Non solo sovranità palestinese, crescono le tensioni interne
Contemporaneamente alla discussioni in merito alla sovranità palestinese, crescono le tensioni attorno al governo di Benjamin Netanyahu e alle sue politiche che rifiutano qualsiasi nuova trattativa con Hamas, poiché continua la sua personale guerra a Gaza. Critici e familiari degli ostaggi sostengono che questa guerra sia condotta a spese dei prigionieri. Un gruppo di manifestanti radunatisi fuori dalla Knesset ha fatto irruzione nella commissione Finanze del Parlamento israeliano, chiedendo con forza le dimissioni del primo ministro. Questa interruzione riflette la più ampia protesta in corso da settimane, da quando il governo ha annunciato il rifiuto di negoziare con il partito armato palestinese, beneficiario presumibilmente di ogni tregua dalla guerra in corso dal 7 ottobre.
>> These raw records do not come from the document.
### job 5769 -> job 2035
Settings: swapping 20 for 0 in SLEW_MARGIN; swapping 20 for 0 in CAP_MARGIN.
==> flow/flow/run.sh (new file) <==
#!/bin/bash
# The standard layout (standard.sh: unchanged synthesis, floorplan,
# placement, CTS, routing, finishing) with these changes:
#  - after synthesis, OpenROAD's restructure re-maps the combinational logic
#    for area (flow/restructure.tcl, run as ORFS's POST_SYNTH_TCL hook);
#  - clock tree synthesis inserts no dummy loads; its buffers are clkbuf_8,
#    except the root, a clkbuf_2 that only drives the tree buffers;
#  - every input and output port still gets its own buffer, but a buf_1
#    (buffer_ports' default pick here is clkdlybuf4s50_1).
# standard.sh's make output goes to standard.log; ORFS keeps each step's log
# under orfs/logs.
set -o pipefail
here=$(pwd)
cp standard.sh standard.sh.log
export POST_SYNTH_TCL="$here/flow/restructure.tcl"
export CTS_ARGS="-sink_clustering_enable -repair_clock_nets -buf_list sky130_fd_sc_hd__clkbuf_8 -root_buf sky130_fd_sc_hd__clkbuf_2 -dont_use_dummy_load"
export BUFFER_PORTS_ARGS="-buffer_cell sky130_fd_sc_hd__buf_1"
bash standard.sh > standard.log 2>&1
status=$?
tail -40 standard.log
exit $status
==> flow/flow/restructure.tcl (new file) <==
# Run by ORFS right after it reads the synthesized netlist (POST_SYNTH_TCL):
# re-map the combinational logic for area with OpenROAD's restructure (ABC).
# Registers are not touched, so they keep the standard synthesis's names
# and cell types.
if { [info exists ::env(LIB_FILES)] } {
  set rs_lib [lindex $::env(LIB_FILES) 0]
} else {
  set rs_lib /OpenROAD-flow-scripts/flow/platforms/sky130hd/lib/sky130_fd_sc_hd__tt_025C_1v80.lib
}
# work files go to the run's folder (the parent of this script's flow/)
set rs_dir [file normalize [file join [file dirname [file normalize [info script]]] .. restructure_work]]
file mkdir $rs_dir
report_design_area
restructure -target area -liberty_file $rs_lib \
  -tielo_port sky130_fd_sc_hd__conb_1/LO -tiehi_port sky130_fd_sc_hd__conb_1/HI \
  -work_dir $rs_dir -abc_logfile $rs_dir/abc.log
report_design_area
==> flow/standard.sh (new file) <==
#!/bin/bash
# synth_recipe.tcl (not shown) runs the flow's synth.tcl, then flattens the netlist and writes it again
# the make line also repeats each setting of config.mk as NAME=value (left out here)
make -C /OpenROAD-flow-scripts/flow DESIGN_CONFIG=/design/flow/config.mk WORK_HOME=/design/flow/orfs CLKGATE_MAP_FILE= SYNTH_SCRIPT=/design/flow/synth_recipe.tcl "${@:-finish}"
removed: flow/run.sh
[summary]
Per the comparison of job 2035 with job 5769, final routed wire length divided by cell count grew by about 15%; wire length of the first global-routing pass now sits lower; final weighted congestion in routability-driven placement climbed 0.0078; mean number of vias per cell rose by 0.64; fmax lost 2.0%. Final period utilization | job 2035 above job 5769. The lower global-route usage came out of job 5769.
Background: an optimization exercise with open tools, aiming at a short achievable clock period and few clock cycles. Do not read the settings as production practice.
RTL that was checked went through simulation tests only; none was proved equivalent to the original.
Power is estimated from default activity; no workload was simulated.

==> flow/design.v <==
module SignExtension(
  In, 
  Out
);
input signed [15:0] In; 
output signed [31:0] Out;
assign Out = In;
endmodule  
module SevenSeg(OUT,IN);
input  [3:0] IN;
output [6:0] OUT;
assign OUT =
  (IN == 4'h0) ? 7'b1000000 :
  (IN == 4'h1) ? 7'b1111001 :
  (IN == 4'h2) ? 7'b0100100 :
  (IN == 4'h3) ? 7'b0110000 :
  (IN == 4'h4) ? 7'b0011001 :
  (IN == 4'h5) ? 7'b0010010 :
  (IN == 4'h6) ? 7'b0000010 :
  (IN == 4'h7) ? 7'b1111000 :
  (IN == 4'h8) ? 7'b0000000 :
  (IN == 4'h9) ? 7'b0010000 :
  (IN == 4'hA) ? 7'b0001000 :
  (IN == 4'hb) ? 7'b0000011 :
  (IN == 4'hc) ? 7'b1000110 :
  (IN == 4'hd) ? 7'b0100001 :
  (IN == 4'he) ? 7'b0000110 :
    7'b0001110 ;
endmodule
module AddKS(
  A,
  B,
  CI,
  S
);
parameter W = 16;
input  [W-1:0] A;
input  [W-1:0] B;
input          CI;
output [W-1:0] S;
wire [W-1:0] p = A ^ B;
wire [6*W-1:0] g;
wire [6*W-1:0] t;
assign g[W-1:0] = (A & B) | {{(W-1){1'b0}}, p[0] & CI};
assign t[W-1:0] = p;
genvar l, i;
generate
  for (l = 0; l < 5; l = l + 1) begin : lvl
    for (i = 0; i < W; i = i + 1) begin : pos
      if (i >= (1 << l)) begin : comb
        assign g[(l+1)*W+i] = g[l*W+i] | (t[l*W+i] & g[l*W+i-(1<<l)]);
        assign t[(l+1)*W+i] = t[l*W+i] & t[l*W+i-(1<<l)];
      end else begin : pass
        assign g[(l+1)*W+i] = g[l*W+i];
        assign t[(l+1)*W+i] = t[l*W+i];
      end
    end
  end
endgenerate
assign S = p ^ {g[5*W +: W-1], CI};
endmodule  
module hw5_cpu(
  clk,
  rst_n,
  imem_addr,
  imem_data,
  dmem_addr,
  dmem_we,
  dmem_wdata,
  dmem_rdata,
  LEDR, LEDG,
  HEX0, HEX1, HEX2, HEX3
);
input clk;
input rst_n;
output [9:0] imem_addr;
input [32-1:0] imem_data;
output [9:0] dmem_addr;
output dmem_we;
output [16-1:0] dmem_wdata;
input [16-1:0] dmem_rdata;
output [9:0] LEDR;
output [7:0] LEDG;
output [6:0] HEX0, HEX1, HEX2, HEX3;
reg rst_q;
always @(posedge clk)
  rst_q <= rst_n;
reg [15:0] pc_f;
reg        x_v;
reg [15:0] x_pc4;                   
reg        x_sum, x_and, x_link;    
reg        x_wreg, x_load, x_store;
reg        x_jmp, x_jsrr, x_movi;
reg        x_pv;                    
reg [15:0] x_pval;                  
reg [3:0]  x_rd;
reg [15:0] x_b, x_c, x_a;           
reg        x_bm, x_cm, x_am;        
reg        m_wreg;
reg        m_load;
reg        m_we;
reg [3:0]  m_rd;
reg [15:0] m_res;
reg [15:0] m_sdata;
reg        w_wreg;
reg [3:0]  w_rd;
reg [15:0] w_res;
reg [15:0] lr;                      
reg [15:0] rf [0:15];
reg [2:0]  cc;
reg [9:0]  ledr_q;
reg [7:0]  ledg_q;
reg [6:0]  hex0_q, hex1_q, hex2_q, hex3_q;
assign imem_addr  = pc_f[11:2];
assign dmem_addr  = m_res[9:0];
assign dmem_we    = m_we;
assign dmem_wdata = m_sdata;
assign LEDR = ledr_q;
assign LEDG = ledg_q;
assign HEX0 = hex0_q;
assign HEX1 = hex1_q;
assign HEX2 = hex2_q;
assign HEX3 = hex3_q;
wire [7:0]  f_op  = imem_data[31:24];
wire [3:0]  f_ra  = imem_data[23:20];
wire [3:0]  f_rb  = imem_data[19:16];
wire [3:0]  f_rc  = imem_data[11:8];
wire [15:0] f_imm = imem_data[15:0];
wire f_add  = (f_op == 8'b00000000);
wire f_addi = (f_op == 8'b00000001);
wire f_and  = (f_op == 8'b00001000);
wire f_andi = (f_op == 8'b00001001);
wire f_mov  = (f_op == 8'b00010000);
wire f_movi = (f_op == 8'b00010001);
wire f_ldw  = (f_op == 8'b00101010);
wire f_stw  = (f_op == 8'b00110010);
wire f_br   = (f_op[7:3] == 5'b11011);
wire f_jmp  = (f_op == 8'b11100000);
wire f_jsr  = (f_op == 8'b11110000);
wire f_jsrr = (f_op == 8'b11111000);
wire f_immt   = f_addi | f_andi | f_ldw | f_stw | f_movi;
wire f_uses_b = f_add | f_addi | f_and | f_andi | f_ldw | f_stw | f_jmp | f_jsrr;
wire f_uses_c = f_add | f_and | f_mov;
wire f_wreg   = f_add | f_addi | f_and | f_andi | f_mov | f_movi | f_ldw | f_jsr | f_jsrr;
wire [3:0] f_rd = (f_mov | f_movi) ? f_rb : (f_jsr | f_jsrr) ? 4'd7 : f_ra;
wire xw = x_v && x_wreg;
wire b_m = xw     && (x_rd == f_rb);
wire b_w = m_wreg && (m_rd == f_rb);
wire b_v = w_wreg && (w_rd == f_rb);
wire c_m = xw     && (x_rd == f_rc);
wire c_w = m_wreg && (m_rd == f_rc);
wire c_v = w_wreg && (w_rd == f_rc);
wire a_m = xw     && (x_rd == f_ra);
wire a_w = m_wreg && (m_rd == f_ra);
wire a_v = w_wreg && (w_rd == f_ra);
wire [15:0] w_next = m_load ? dmem_rdata : m_res;
wire [15:0] f_bval = b_w ? w_next : b_v ? w_res : rf[f_rb];
wire [15:0] f_cval = c_w ? w_next : c_v ? w_res : rf[f_rc];
wire [15:0] f_aval = a_w ? w_next : a_v ? w_res : rf[f_ra];
wire f_stall = (x_v && x_load &&
  ((f_uses_b && x_rd == f_rb) || (f_uses_c && x_rd == f_rc) || (f_stw && x_rd == f_ra) || f_br)) ||
  (f_br && !xw && m_load);
wire [15:0] pc4_f = pc_f + 16'h4;
wire [13:0] tgt_hi;
AddKS #(.W(14)) add_tgt(.A(pc_f[15:2]), .B(f_imm[13:0]), .CI(1'b1), .S(tgt_hi));
wire [15:0] tgt_f = {tgt_hi, pc_f[1:0]};
wire movi_hit = x_v && x_movi && (x_rd == f_rb);
wire [15:0] jmp_pval = movi_hit ? x_c : (f_rb == 4'd7) ? lr : pc4_f;
wire [13:0] jsrr_hi;
AddKS #(.W(14)) add_jsrr(.A(pc_f[15:2]), .B(x_c[13:0]), .CI(1'b1), .S(jsrr_hi));
wire [15:0] jsrr_pf  = {jsrr_hi, pc_f[1:0]};
wire [15:0] fb = x_bm ? m_res : x_b;
wire [15:0] fc = x_cm ? m_res : x_c;
wire [15:0] fa = x_am ? m_res : x_a;
wire [15:0] sum;
AddKS #(.W(16)) add_alu(.A(fb), .B(fc), .CI(1'b0), .S(sum));
wire [15:0] res = x_sum ? sum :
                  x_and ? andv :
                  x_link ? x_pc4 :
                  fc;
function [2:0] ccof;
  input [15:0] v;
  ccof = v[15] ? 3'b100 : (v == 16'h0) ? 3'b010 : 3'b001;
endfunction
wire [15:0] andv = fb & fc;
wire sum_zero = ((fb ^ fc) == {fb[14:0] | fc[14:0], 1'b0});
wire [2:0] cc_sum = sum[15] ? 3'b100 : sum_zero ? 3'b010 : 3'b001;
wire [2:0] cc_x = x_sum ? cc_sum : x_and ? ccof(andv) : x_link ? ccof(x_pc4) : ccof(fc);
wire [2:0] cc_now = m_wreg ? ccof(m_res) : w_wreg ? ccof(w_res) : cc;
wire [2:0] cc_live = (x_v && x_wreg) ? cc_x : cc_now;
wire f_take = f_jsr || (f_br && ((f_op[2:0] & cc_live) != 3'b000));
wire pred_ok = x_pv && (fb == x_pval);
wire redirect = x_v && (x_jmp || x_jsrr) && !pred_ok;
wire [13:0] jsrx_hi;
AddKS #(.W(14)) add_jsrx(.A(x_pc4[15:2]), .B(fb[13:0]), .CI(1'b0), .S(jsrx_hi));
wire [15:0] jsrr_x = {jsrx_hi, x_pc4[1:0]};
wire [15:0] target = x_jmp ? fb : jsrr_x;
always @(posedge clk)
begin
  if (!rst_n) begin
    pc_f <= 16'h0;
    x_v  <= 1'b0;
  end else if (redirect) begin
    pc_f <= target;
    x_v  <= 1'b0;
  end else if (f_stall) begin
    x_v  <= 1'b0;
  end else begin
    if (f_take)
      pc_f <= tgt_f;
    else if (f_jmp)
      pc_f <= jmp_pval;
    else if (f_jsrr && movi_hit)
      pc_f <= jsrr_pf;
    else
      pc_f <= pc4_f;
    x_v  <= 1'b1;
  end
  if (!rst_q)
    lr <= 16'h0;
  else if (f_jsr || f_jsrr)
    lr <= pc4_f;
  x_pc4   <= pc4_f;
  x_sum   <= f_add | f_addi | f_ldw | f_stw;
  x_and   <= f_and | f_andi;
  x_link  <= f_jsr | f_jsrr;
  x_wreg  <= f_wreg;
  x_load  <= f_ldw;
  x_store <= f_stw;
  x_jmp   <= f_jmp;
  x_jsrr  <= f_jsrr;
  x_movi  <= f_movi;
  x_pv    <= f_jmp || movi_hit;
  x_pval  <= f_jmp ? jmp_pval : x_c;
  x_rd    <= f_rd;
  x_b  <= f_bval;
  x_bm <= b_m;
  x_c  <= f_immt ? f_imm : f_cval;
  x_cm <= !f_immt && c_m;
  x_a  <= f_aval;
  x_am <= a_m;
end
always @(posedge clk)
begin
  if (!rst_q) begin
    m_wreg <= 1'b0;
    m_load <= 1'b0;
    m_we   <= 1'b0;
    m_res  <= 16'h0;
  end else begin
    m_wreg <= x_v && x_wreg;
    m_load <= x_v && x_load;
    m_we   <= x_v && x_store;
    m_res  <= res;
  end
  m_rd    <= x_rd;
  m_sdata <= fa;
end
always @(posedge clk)
begin
  if (!rst_q)
    w_wreg <= 1'b0;
  else
    w_wreg <= m_wreg;
  w_rd  <= m_rd;
  w_res <= w_next;
end
integer k;
always @(posedge clk)
begin
  if (!rst_q) begin
    for (k = 0; k < 16; k = k + 1)
      rf[k] <= 16'h0;
    cc <= 3'b000;
  end else if (w_wreg) begin
    rf[w_rd] <= w_res;
    cc <= ccof(w_res);
  end
end
wire [6:0] seg0, seg1, seg2, seg3;
SevenSeg sseg0(.OUT(seg3), .IN(m_sdata[15:12]));
SevenSeg sseg1(.OUT(seg2), .IN(m_sdata[11:8]));
SevenSeg sseg2(.OUT(seg1), .IN(m_sdata[7:4]));
SevenSeg sseg3(.OUT(seg0), .IN(m_sdata[3:0]));
always @(posedge clk)
begin
  if (!rst_q) begin
    ledr_q <= 10'h3FF;
    ledg_q <= 8'hFF;
    hex3_q <= 7'b0100001;  
    hex2_q <= 7'b0000110;  
    hex1_q <= 7'b0001000;  
    hex0_q <= 7'b0100001;  
  end else if (m_we) begin
    if (m_res[9:0] == 1020)
      ledr_q <= m_sdata[9:0];
    if (m_res[9:0] == 1021)
      ledg_q <= m_sdata[7:0];
    if (m_res[9:0] == 1022) begin
      hex3_q <= seg3;
      hex2_q <= seg2;
      hex1_q <= seg1;
      hex0_q <= seg0;
    end
  end
end
endmodule
What follows belongs to an exercise in optimizing a design on an open flow for small area; a production flow would make more cautious choices. Where RTL was checked, it was by simulation tests only, not by an equivalence proof against the original. Power and IR drop assume default switching activity.

==> inputs of 09-11 <==
==> flow/design.v <==
module testpattern
(
    input              I_pxl_clk   ,
    input              I_rst_n     ,
    input      [2:0]   I_mode      ,
    input      [7:0]   I_single_r  ,
    input      [7:0]   I_single_g  ,
    input      [7:0]   I_single_b  ,
    input      [11:0]  I_h_total   ,
    input      [11:0]  I_h_sync    ,
    input      [11:0]  I_h_bporch  ,
    input      [11:0]  I_h_res     ,
    input      [11:0]  I_v_total   ,
    input      [11:0]  I_v_sync    ,
    input      [11:0]  I_v_bporch  ,
    input      [11:0]  I_v_res     ,
    input              I_hs_pol    ,
    input              I_vs_pol    ,
    output reg         O_de        ,
    output reg         O_hs        ,
    output reg         O_vs        ,
    output     [7:0]   O_data_r    ,
    output     [7:0]   O_data_g    ,
    output     [7:0]   O_data_b
);
localparam SYNC = 2'd0, BP = 2'd1, ACT = 2'd2, FP = 2'd3;
reg  [11:0] L, S;
reg  [1:0]  hph;
wire        lend  = (L == 12'd1);
wire [11:0] S_inc = S + 1'b1;
wire [11:0] hlen  = hph[1] ? I_h_res : (hph[0] ? I_h_bporch : I_h_sync);
wire        send  = (S_inc == hlen);
wire        hbp0  = (I_h_bporch == 12'd0);
always @(posedge I_pxl_clk) begin
    if (!I_rst_n) begin
        L   <= 12'd4;        
        S   <= 12'd0;
        hph <= FP;
    end else if (lend) begin
        L   <= I_h_total;
        S   <= 12'd0;
        hph <= SYNC;
    end else begin
        L   <= L - 1'b1;
        S   <= send ? 12'd0 : S_inc;
        if (send)
            case (hph)
                SYNC:    hph <= hbp0 ? ACT : BP;
                BP:      hph <= ACT;
                default: hph <= FP;
            endcase
    end
end
reg  [11:0] VL, VS;
reg  [1:0]  vph;
wire        fend   = (VL == 12'd1);
wire        vsend  = (VS == 12'd1);
wire        vbp0   = (I_v_bporch == 12'd0);
wire        vnew   = lend & fend;
wire        vseg   = lend & vsend;
always @(posedge I_pxl_clk) begin
    if (!I_rst_n) begin
        VL  <= 12'd1;
        VS  <= 12'd0;
        vph <= FP;
    end else begin
        VL <= vnew ? I_v_total : VL - lend;
        if (vnew) begin
            VS  <= I_v_sync;
            vph <= SYNC;
        end else if (vseg) begin
            case (vph)
                SYNC:    begin vph <= vbp0 ? ACT : BP; VS <= vbp0 ? I_v_res : I_v_bporch; end
                BP:      begin vph <= ACT; VS <= I_v_res; end
                default: begin vph <= FP; VS <= 12'd0; end
            endcase
        end else
            VS <= VS - lend;
    end
end
wire de  = (hph == ACT) & (vph == ACT);
wire hsn = (hph != SYNC);
wire vsn = (vph != SYNC);
reg        seen;
reg  [8:0] d;
reg  [3:0] bar;
reg        k;
reg        sk;
wire [8:0] W    = I_h_res[11:3];
wire       W1   = (W == 9'd1);
wire       eqW  = (d == 9'd1);
wire       c_in = eqW & ~sk & ~(W1 & ~k & (bar != 4'd0));
wire       c0   = O_de ? (W1 ? k : eqW) : (~seen & W1);
always @(posedge I_pxl_clk) begin
    if (!I_rst_n) begin
        seen <= 1'b0; d <= 9'd0; bar <= 4'd0; k <= 1'b0; sk <= 1'b0;
    end else if (de) begin
        seen <= 1'b1;
        d    <= eqW ? W : d - 1'b1;
        bar  <= bar + c_in;
        sk   <= sk & ~eqW;
    end else begin
        d    <= W;
        bar  <= {3'd0, c0};
        k    <= c0;
        sk   <= c0 & ~W1;
    end
end
wire        blk     = ~de | bar[3];
wire [23:0] color   = blk ? 24'd0 : {{8{~bar[0]}}, {8{~bar[2]}}, {8{~bar[1]}}};
wire        grid    = de & ((S[4:0] == 5'd0) | send | (VS[4:0] == I_v_res[4:0]) | ((vph == ACT) & vsend));
wire [7:0]  gray    = de ? S[7:0] : (seen ? I_h_res[7:0] : 8'd0);
wire [23:0] data_sel = (I_mode == 3'd0) ? color :
                       (I_mode == 3'd1) ? {16'd0, {8{grid}}} :
                       (I_mode == 3'd2) ? {gray, gray, gray} :
                       (I_mode == 3'd3) ? {I_single_b, I_single_g, I_single_r} :
                                          {8'hff, 16'd0};
reg [23:0] data;
always @(posedge I_pxl_clk or negedge I_rst_n) begin
    if (!I_rst_n) begin
        O_de <= 1'b0;
        O_hs <= 1'b1;
        O_vs <= 1'b1;
        data <= 24'd0;
    end else begin
        O_de <= de;
        O_hs <= I_hs_pol ? ~hsn : hsn;
        O_vs <= I_vs_pol ? ~vsn : vsn;
        data <= data_sel;
    end
end
assign O_data_r = data[ 7: 0];
assign O_data_g = data[15: 8];
assign O_data_b = data[23:16];
endmodule
==> flow/flow/run.sh <==
#!/bin/bash
# Own layout flow: the standard ORFS flow, with two changes:
#  - ABC maps the logic with an area-oriented script (flow/area.script)
#    instead of the delay-oriented one; everything else in synthesis
#    (synth_recipe.tcl, registers, flattening, renaming) is unchanged.
#  - the input/output port buffers are sky130_fd_sc_hd__buf_1.
#  - clock tree synthesis uses clkbuf_8 cells and no dummy loads.
set -euo pipefail
HERE=$(pwd)
cat > "$HERE/own_synth.tcl" <<EOT
proc abc {args} {
  set i [lsearch \$args -script]
  if {\$i >= 0} { lset args [expr {\$i + 1}] $HERE/flow/area.script }
  yosys abc {*}\$args
}
source $HERE/synth_recipe.tcl
EOT
bash standard.sh SYNTH_SCRIPT="$HERE/own_synth.tcl" \
  BUFFER_PORTS_ARGS="-buffer_cell sky130_fd_sc_hd__buf_1" \
  CTS_ARGS="-sink_clustering_enable -repair_clock_nets -buf_list sky130_fd_sc_hd__clkbuf_8 -dont_use_dummy_load" finish > "$HERE/standard.log" 2>&1
==> flow/flow/area.script <==
&get -n
&st
&syn2
&dch -f
&nf -a
&put
topo
dnsize
==> flow/standard.sh <==
#!/bin/bash
# synth_recipe.tcl (not shown) runs the flow's synth.tcl, then flattens the netlist and writes it again
# the make line also repeats each setting of config.mk as NAME=value (left out here)
make -C /OpenROAD-flow-scripts/flow DESIGN_CONFIG=/design/flow/config.mk WORK_HOME=/design/flow/orfs CLKGATE_MAP_FILE= SYNTH_SCRIPT=/design/flow/synth_recipe.tcl "${@:-finish}"
==> flow/config.mk <==
export PLATFORM = sky130hd
export DESIGN_NAME = testpattern
export DESIGN_NICKNAME = testpattern
export VERILOG_FILES = /design/flow/design.v
export SDC_FILE = /design/flow/constraint.sdc
export NUM_CORES = 8
export LEC_CHECK = 0
export CAP_MARGIN = 20
export CORE_MARGIN = 2
export CORE_UTILIZATION = 40
export SLEW_MARGIN = 20
==> flow/constraint.sdc <==
create_clock -name core_clock -period 6.7 [get_ports {I_pxl_clk}]
set_input_delay 1.3400 -clock core_clock [delete_from_list [all_inputs] [get_ports {I_pxl_clk}]]
set_output_delay 1.3400 -clock core_clock [all_outputs]
set_load 0.01 [all_outputs]
==> inputs of 01-10, as changes to 09-11 <==
--- a/flow/design.v
+++ b/flow/design.v
@@ -57,6 +57,4 @@
 wire        vsend  = (VS == 12'd1);
 wire        vbp0   = (I_v_bporch == 12'd0);
-wire        vnew   = lend & fend;
-wire        vseg   = lend & vsend;
 always @(posedge I_pxl_clk) begin
     if (!I_rst_n) begin
@@ -64,17 +62,19 @@
         VS  <= 12'd0;
         vph <= FP;
-    end else begin
-        VL <= vnew ? I_v_total : VL - lend;
-        if (vnew) begin
+    end else if (lend) begin
+        if (fend) begin
+            VL  <= I_v_total;
             VS  <= I_v_sync;
             vph <= SYNC;
-        end else if (vseg) begin
-            case (vph)
-                SYNC:    begin vph <= vbp0 ? ACT : BP; VS <= vbp0 ? I_v_res : I_v_bporch; end
-                BP:      begin vph <= ACT; VS <= I_v_res; end
-                default: begin vph <= FP; VS <= 12'd0; end
-            endcase
-        end else
-            VS <= VS - lend;
+        end else begin
+            VL  <= VL - 1'b1;
+            VS  <= VS - 1'b1;
+            if (vsend)
+                case (vph)
+                    SYNC:    begin vph <= vbp0 ? ACT : BP; VS <= vbp0 ? I_v_res : I_v_bporch; end
+                    BP:      begin vph <= ACT; VS <= I_v_res; end
+                    default: vph <= FP;
+                endcase
+        end
     end
 end
==> flow/flow/area.script (replaced) <==
&get -n
&st
&dch
&nf -a
&put
topo
dnsize
==> results.txt <==
- The run finished with no timing, DRC or antenna violations.
* Buf+Inv Stages, Crit Path: 1
* Most numerous cell types in the synthesized netlist: nor2_1 (91), o21ai_0 (72), dfxtp_1 (68)
* Wire length on met2: 6520 µm
- CP delay by family, top: compound AO/OA/AOI/OAI gates
* Most repeated cell in the gate-level netlist after synthesis: nor2_1
- Wire length reported by the detailed router: 13800 µm
- Combinational share of power: approximately 32%
* Share of power burned in registers: 48.5%
- Share of Yosys cell area claimed by the top area cell type: 27.1%
- Of the total synthesized cell area, the portion taken by XOR and XNOR cells is 10.2%.
- Buffers outside the clock tree occupy 9.94% of the routed design's cell area.
- Main combinational cell family by area after synthesis: simple AND/OR/NAND/NOR gates
* Maximum clock frequency: about 290 MHz
- VDD sags by at most 0.000102 V.
Source of the figures above: 09-11

==> results.txt <==
- The run finished with no timing, DRC or antenna violations.
- Yosys instantiated no cell more often than dfxtp_1.
- In the synthesized netlist, the cells that appear most often are dfxtp_1 (68), nand2_1 (60), a21oi_1 (57).
- Buf+Inv Stages, Crit Path: 0
* Wire length reported by the detailed router: 15800 µm
* Wire length on met2: 7380 µm
- Non-clock buffer contribution to total cell area: 9.84%
* Maximum clock frequency: 324 MHz
- Share of Yosys cell area claimed by the top area cell type: roughly a quarter
* Worst Path Required: roughly 7.0 ns
- The worst-case IR drop observed on VDD is 0.0000988 V.
- In this run, the combinational gates consume just under 40% of the power.
- Share of power burned in registers: 42.2%
* Main combinational cell family by area after synthesis: compound AO/OA/AOI/OAI gates
Source of the figures above: 01-10

The RTL of 01-10 was laid out without a check of its function.

## afterwards: timing with drivers on the ports
The results above use ideal ports. As a check the final layouts listed here were re-extracted and re-timed, cells and wires unchanged. Step 1 (the two cells are an assumption about what drives the block):
set clk [get_ports {I_pxl_clk}]
set_driving_cell -lib_cell sky130_fd_sc_hd__clkbuf_16 $clk
set_driving_cell -lib_cell sky130_fd_sc_hd__buf_2 [delete_from_list [all_inputs] $clk]
Step 2 also shifts input and output timing later by t, the mid clock arrival at the registers, as if the neighbouring blocks saw the same clock. a / b / c = ideal ports / drivers / drivers and shift; a / b = the first two.
| run | t (ns) | slack for setup (ns) | worst setup path after step 2 | worst register clock-pin slew, ns | cell pins on the clock port's net |
|---|---|---|---|---|---|
| 09-11 | 0.397 | 3.193 / 3.208 / 2.811 | input to register | 0.09 / 0.09 | 1 |
| 01-10 | 0.409 | 3.618 / 3.618 / 3.420 | input to register | 0.10 / 0.10 | 1 |
After both steps setup and hold are still met in every run listed. For 09-11, which loses most, drivers alone change the setup slack by +0.015 ns; drivers and shift together by -0.382 ns.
Le prospettive di un cessate il fuoco generale e di un accordo per la liberazione degli ostaggi israeliani in cambio della scarcerazione di prigionieri politici palestinesi restano minime. Netanyahu avrebbe respinto la proposta del segretario di Stato americano, Antony Blinken, di normalizzare le relazioni con l’Arabia Saudita in cambio dell’accettazione da parte di Israele di un “percorso” per la creazione di uno stato palestinese indipendente. Blinken, rispondendo al rifiuto di Netanyahu, ha sottolineato che Hamas “non può essere rimosso solo con mezzi militari” e ha avvertito che il mancato riconoscimento da parte dei leader israeliani del dossier palestinese “porterà alla ripetizione della storia”.
L’aspetto più triste di questa agghiacciante parte della storia è l’ulteriore deterioramento della crisi umanitaria. I rapporti delle Nazioni Unite indicano aree isolate a Gaza difficili da raggiungere a causa dei bombardamenti israeliani, provocando gravi carestie. La popolazione di Rafah, al confine con l’Egitto, è passata da 300.000 a oltre 1,2 milioni di persone, quadruplicandosi rispetto al periodo precedente la guerra. L’UNRWA sottolinea che i palestinesi sfollati cercano rifugio in campi e tende sovraffollati, evidenziando il crescente tributo umano del conflitto.